BOTTOM LINE: Reliable websites are available to help you identify "stray" pills, whether they are over the counter or prescription.
Wednesday, September 1, 2010
Yuck! Not a great way to start the day, I can assure you. This is my foot next to the rather large scorpion that was scrambling towards me as I stepped out of the shower yesterday morning! No, I'm not so neurotic as to have a camera handy that second, but when I grabbed a shoe and killed it, I decided it wasn't smashed too badly, and that perhaps I should blog on this too common, unwelcome Texas houseguest.
So, what do you do if you (or a friend or family member) is stung by a scorpion? First of all, don't panic! Most of the time, a scorpion sting is like a bee sting- pain, burning, mild swelling and maybe numbness locally, that will resolve fairly quickly. If you live in Texas, we are fortunate that our scorpions, scary as they can look, are not severely poisonous. If you live in New Mexico or Arizona, watch out for the dreaded bark scorpion, which can cause more serious reactions such as severe swelling, shortness of breath, shock and even death. If you are stung and your symptoms rapidly escalate, go directly to an emergency room.

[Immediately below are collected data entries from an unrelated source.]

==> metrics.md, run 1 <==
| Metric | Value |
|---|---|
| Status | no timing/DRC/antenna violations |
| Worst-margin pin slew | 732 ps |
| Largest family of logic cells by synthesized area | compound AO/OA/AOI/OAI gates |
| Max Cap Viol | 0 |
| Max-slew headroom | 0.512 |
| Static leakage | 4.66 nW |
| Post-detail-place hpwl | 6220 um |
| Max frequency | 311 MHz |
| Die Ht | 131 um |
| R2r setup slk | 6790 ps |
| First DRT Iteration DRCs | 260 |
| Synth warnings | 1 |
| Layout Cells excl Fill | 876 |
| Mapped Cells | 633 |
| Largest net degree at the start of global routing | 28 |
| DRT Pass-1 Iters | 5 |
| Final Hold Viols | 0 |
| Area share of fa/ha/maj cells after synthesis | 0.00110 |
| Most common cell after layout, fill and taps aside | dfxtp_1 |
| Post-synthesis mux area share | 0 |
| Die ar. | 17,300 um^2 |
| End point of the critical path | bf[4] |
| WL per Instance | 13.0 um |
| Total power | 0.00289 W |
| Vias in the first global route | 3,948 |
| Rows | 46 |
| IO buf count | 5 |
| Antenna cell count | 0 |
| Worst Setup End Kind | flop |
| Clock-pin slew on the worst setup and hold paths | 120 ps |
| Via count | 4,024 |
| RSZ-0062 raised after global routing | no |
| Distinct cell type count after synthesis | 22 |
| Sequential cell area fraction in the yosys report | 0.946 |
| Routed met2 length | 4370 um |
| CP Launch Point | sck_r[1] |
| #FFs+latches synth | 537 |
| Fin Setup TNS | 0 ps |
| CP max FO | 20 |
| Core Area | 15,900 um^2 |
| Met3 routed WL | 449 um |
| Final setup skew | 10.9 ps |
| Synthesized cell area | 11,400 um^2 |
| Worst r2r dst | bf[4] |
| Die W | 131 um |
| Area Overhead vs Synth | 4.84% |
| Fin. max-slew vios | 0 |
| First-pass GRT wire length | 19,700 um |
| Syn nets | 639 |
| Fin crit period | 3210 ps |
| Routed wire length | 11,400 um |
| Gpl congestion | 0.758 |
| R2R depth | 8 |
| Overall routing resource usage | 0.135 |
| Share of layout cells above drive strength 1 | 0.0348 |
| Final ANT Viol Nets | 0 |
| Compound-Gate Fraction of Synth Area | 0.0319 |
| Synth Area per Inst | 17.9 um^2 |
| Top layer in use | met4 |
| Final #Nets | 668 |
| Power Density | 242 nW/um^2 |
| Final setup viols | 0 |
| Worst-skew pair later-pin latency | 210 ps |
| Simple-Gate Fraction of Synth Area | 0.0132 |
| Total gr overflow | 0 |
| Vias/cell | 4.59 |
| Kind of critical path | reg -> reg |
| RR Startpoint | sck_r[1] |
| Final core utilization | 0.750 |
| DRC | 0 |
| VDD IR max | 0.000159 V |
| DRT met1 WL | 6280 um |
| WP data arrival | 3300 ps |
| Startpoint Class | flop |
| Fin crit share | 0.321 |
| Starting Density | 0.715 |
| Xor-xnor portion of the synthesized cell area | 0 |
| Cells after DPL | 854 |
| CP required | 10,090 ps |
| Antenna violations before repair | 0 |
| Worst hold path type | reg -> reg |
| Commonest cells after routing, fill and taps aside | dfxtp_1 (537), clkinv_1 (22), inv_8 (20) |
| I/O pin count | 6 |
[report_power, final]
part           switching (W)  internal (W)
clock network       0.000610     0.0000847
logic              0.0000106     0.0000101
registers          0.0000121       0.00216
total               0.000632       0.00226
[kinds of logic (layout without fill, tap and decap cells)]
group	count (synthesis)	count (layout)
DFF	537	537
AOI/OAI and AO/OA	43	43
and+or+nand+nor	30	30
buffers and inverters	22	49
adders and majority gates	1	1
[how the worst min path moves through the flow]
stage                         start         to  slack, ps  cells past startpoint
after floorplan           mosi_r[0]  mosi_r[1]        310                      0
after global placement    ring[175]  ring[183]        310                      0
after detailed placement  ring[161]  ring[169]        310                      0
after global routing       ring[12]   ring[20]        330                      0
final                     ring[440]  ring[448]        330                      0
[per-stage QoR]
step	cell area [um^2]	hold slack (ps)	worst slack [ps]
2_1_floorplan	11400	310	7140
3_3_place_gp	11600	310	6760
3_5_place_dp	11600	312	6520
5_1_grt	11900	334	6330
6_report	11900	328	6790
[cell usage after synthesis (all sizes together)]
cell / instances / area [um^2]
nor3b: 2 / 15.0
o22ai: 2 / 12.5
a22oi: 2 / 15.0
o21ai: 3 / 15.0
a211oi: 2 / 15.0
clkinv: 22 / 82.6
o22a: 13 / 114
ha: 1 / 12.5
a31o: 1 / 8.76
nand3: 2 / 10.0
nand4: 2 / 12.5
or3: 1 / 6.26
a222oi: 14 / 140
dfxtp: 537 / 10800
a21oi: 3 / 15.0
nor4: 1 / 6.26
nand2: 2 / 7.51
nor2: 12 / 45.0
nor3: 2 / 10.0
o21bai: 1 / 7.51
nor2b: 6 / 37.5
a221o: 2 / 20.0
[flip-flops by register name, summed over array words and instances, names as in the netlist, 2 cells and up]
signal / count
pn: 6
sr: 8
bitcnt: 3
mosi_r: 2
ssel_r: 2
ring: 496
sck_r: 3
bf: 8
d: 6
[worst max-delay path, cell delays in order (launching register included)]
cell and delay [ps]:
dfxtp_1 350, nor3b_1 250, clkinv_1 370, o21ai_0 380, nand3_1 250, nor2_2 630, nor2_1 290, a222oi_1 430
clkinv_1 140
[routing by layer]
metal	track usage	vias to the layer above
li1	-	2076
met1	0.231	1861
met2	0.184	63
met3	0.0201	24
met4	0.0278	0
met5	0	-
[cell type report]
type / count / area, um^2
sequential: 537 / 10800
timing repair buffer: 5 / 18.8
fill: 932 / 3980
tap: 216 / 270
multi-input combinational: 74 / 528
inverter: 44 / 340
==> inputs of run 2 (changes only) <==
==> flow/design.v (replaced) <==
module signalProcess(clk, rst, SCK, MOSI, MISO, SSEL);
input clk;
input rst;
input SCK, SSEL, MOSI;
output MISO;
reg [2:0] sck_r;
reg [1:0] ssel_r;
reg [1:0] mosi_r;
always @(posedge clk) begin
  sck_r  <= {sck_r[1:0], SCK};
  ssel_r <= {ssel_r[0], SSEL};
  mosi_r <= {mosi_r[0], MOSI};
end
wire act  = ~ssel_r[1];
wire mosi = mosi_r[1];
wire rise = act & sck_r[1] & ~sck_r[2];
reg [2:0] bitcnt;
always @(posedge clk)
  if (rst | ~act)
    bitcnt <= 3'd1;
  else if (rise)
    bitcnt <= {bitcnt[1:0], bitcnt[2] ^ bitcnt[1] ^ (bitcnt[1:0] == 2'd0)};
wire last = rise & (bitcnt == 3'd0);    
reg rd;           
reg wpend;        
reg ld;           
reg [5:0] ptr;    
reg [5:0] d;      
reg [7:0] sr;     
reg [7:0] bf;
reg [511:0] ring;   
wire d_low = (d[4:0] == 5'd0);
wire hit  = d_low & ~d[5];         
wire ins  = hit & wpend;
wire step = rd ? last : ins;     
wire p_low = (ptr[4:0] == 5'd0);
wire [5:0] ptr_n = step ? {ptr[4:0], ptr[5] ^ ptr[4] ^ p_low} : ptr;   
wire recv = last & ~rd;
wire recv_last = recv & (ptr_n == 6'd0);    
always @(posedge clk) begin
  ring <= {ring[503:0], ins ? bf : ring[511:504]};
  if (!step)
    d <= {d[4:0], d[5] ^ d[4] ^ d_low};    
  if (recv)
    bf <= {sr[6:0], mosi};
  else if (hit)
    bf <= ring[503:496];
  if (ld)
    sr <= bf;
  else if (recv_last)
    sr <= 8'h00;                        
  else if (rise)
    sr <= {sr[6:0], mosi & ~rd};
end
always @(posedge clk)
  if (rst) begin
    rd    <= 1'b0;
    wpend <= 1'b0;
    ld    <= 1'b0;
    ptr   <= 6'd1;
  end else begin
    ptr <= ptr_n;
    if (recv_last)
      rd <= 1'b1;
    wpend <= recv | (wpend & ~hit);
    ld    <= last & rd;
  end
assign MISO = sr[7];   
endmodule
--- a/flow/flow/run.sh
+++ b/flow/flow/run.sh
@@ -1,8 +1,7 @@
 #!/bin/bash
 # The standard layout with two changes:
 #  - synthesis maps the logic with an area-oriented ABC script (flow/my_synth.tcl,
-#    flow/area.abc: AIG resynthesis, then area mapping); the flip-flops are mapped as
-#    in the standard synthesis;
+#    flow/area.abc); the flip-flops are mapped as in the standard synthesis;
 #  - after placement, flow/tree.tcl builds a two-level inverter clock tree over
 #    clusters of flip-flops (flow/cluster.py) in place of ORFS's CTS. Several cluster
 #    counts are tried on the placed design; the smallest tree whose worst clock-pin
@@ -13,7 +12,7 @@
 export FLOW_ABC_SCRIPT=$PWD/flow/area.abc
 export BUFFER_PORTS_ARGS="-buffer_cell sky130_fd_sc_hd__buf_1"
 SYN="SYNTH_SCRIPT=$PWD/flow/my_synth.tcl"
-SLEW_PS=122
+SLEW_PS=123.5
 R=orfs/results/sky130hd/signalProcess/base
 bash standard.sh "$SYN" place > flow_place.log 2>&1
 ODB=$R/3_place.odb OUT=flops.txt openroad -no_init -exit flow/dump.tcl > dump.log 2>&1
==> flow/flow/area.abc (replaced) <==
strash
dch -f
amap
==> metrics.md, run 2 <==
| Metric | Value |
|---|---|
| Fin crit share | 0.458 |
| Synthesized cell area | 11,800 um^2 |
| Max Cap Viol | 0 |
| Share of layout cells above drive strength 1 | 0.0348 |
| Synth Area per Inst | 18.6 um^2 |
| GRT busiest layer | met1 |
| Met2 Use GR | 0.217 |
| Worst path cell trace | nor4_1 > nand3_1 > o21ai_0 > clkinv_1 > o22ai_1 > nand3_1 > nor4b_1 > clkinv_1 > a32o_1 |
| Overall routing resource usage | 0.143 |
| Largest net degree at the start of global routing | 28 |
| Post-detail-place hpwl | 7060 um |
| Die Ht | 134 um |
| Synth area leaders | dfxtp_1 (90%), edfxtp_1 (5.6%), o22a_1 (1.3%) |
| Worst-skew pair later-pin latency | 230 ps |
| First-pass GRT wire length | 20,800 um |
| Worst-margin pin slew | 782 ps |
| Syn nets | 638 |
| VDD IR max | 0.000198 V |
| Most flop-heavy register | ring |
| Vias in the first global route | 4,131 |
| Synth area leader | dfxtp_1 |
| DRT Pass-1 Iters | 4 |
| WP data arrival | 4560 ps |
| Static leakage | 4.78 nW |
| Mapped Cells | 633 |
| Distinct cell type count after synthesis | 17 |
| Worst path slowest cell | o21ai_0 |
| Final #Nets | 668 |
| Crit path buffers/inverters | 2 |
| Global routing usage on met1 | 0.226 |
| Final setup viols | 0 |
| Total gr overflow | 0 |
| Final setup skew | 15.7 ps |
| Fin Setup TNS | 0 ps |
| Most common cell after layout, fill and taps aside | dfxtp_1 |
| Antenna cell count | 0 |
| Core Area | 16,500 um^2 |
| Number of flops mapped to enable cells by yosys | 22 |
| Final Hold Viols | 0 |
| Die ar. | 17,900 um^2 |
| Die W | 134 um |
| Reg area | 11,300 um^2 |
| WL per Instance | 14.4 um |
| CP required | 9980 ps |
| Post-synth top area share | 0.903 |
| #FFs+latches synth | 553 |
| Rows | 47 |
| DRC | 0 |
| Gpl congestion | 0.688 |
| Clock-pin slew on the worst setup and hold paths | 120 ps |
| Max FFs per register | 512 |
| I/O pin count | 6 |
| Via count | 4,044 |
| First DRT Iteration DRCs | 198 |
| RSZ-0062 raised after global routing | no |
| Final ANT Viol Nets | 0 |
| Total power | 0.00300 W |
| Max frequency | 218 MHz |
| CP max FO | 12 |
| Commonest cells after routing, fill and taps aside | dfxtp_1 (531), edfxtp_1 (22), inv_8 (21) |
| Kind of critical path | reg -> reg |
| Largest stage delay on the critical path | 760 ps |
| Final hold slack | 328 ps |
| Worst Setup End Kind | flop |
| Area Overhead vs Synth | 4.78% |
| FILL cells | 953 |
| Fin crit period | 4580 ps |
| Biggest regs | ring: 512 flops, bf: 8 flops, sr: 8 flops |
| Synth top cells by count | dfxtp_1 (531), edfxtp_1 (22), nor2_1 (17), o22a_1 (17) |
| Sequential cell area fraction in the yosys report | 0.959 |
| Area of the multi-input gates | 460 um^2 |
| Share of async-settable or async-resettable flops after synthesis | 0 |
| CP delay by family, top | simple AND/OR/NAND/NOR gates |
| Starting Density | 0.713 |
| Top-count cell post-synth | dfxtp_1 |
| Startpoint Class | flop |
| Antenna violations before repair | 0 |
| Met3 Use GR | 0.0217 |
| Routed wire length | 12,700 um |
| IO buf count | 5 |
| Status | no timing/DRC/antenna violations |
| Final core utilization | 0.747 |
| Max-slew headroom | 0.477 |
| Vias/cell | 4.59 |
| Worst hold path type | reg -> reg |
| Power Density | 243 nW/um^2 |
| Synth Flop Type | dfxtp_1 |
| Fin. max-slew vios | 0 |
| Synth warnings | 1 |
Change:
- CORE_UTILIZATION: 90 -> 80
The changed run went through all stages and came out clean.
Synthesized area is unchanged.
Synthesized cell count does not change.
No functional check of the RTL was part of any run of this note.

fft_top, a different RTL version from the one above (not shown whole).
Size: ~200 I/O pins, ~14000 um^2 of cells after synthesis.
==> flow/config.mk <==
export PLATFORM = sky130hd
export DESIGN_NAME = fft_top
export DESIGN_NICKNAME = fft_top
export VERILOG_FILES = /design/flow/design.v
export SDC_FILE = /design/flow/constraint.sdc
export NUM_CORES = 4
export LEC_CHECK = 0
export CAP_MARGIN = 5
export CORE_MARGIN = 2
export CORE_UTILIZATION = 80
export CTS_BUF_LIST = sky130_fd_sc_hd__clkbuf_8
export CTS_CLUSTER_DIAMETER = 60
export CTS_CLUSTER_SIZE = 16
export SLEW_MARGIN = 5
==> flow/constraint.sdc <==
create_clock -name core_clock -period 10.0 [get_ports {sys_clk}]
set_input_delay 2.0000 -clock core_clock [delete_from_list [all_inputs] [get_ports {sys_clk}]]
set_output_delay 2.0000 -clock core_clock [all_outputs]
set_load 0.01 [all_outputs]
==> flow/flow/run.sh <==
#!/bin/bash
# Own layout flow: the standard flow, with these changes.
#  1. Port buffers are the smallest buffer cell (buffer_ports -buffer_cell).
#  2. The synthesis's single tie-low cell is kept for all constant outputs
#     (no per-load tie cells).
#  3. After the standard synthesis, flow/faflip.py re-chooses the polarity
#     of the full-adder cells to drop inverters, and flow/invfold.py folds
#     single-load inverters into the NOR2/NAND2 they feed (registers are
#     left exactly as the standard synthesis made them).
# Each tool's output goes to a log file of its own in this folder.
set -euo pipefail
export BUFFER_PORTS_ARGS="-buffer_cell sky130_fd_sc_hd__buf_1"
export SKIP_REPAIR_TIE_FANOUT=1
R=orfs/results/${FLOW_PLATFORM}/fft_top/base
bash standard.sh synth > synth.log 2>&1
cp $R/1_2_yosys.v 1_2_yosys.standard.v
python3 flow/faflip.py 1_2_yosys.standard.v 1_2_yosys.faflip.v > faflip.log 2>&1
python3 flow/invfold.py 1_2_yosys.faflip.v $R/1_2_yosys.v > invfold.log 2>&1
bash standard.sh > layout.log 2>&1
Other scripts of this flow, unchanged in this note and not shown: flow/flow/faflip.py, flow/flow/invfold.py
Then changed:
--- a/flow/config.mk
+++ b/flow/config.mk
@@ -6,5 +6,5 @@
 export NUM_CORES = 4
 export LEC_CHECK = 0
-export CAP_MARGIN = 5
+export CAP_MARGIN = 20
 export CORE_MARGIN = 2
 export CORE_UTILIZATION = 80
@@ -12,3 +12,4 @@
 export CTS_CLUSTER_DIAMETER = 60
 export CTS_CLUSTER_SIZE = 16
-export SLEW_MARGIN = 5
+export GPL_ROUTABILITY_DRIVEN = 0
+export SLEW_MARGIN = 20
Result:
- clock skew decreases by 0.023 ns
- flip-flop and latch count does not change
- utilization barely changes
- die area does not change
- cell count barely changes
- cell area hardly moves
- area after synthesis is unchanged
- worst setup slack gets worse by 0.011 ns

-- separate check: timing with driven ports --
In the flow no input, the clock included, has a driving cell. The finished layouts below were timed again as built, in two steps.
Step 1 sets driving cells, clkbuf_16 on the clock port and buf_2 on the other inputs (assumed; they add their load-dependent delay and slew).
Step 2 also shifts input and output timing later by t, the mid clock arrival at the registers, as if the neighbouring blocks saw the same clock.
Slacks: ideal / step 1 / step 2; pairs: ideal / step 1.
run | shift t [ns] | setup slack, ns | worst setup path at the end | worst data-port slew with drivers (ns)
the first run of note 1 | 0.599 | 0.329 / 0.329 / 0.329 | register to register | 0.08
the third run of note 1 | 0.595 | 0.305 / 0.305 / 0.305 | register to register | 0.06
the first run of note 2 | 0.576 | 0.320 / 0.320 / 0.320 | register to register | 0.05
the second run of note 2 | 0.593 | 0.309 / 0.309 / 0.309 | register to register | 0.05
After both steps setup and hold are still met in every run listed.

For the majority of stings, however, first aid will do. Wash the area immediately with soap and water. Ice and elevate the area if possible. Remove any rings, bracelets, watches or other constrictive accessories. If you are starting to swell up, take a diphenhydramine (benadryl) tablet/capsule. Topical steroid wont hurt, and might help a bit. Ice the area for about ten minutes.
A non-scientifically proven, but much recommended home remedy is to very quickly apply a paste of meat tenderizer (with papaya extract) and a bit of water directly onto the area that was stung. This seems to alleviate the pain more rapidly, and at worst case, it is not harmful. Finally, check the date of your last tetanus shot- if it is more than 7 years ago, go get a new one.
BOTTOM LINE: If you are stung by a scorpion in Texas, wash it with soap & water, apply ice, take some benadryl and see your doctor if symptoms escalate (or if you are behind on your tetanus booster.)
PS. Happy September 1st! You know what to do- change those AIR FILTERS!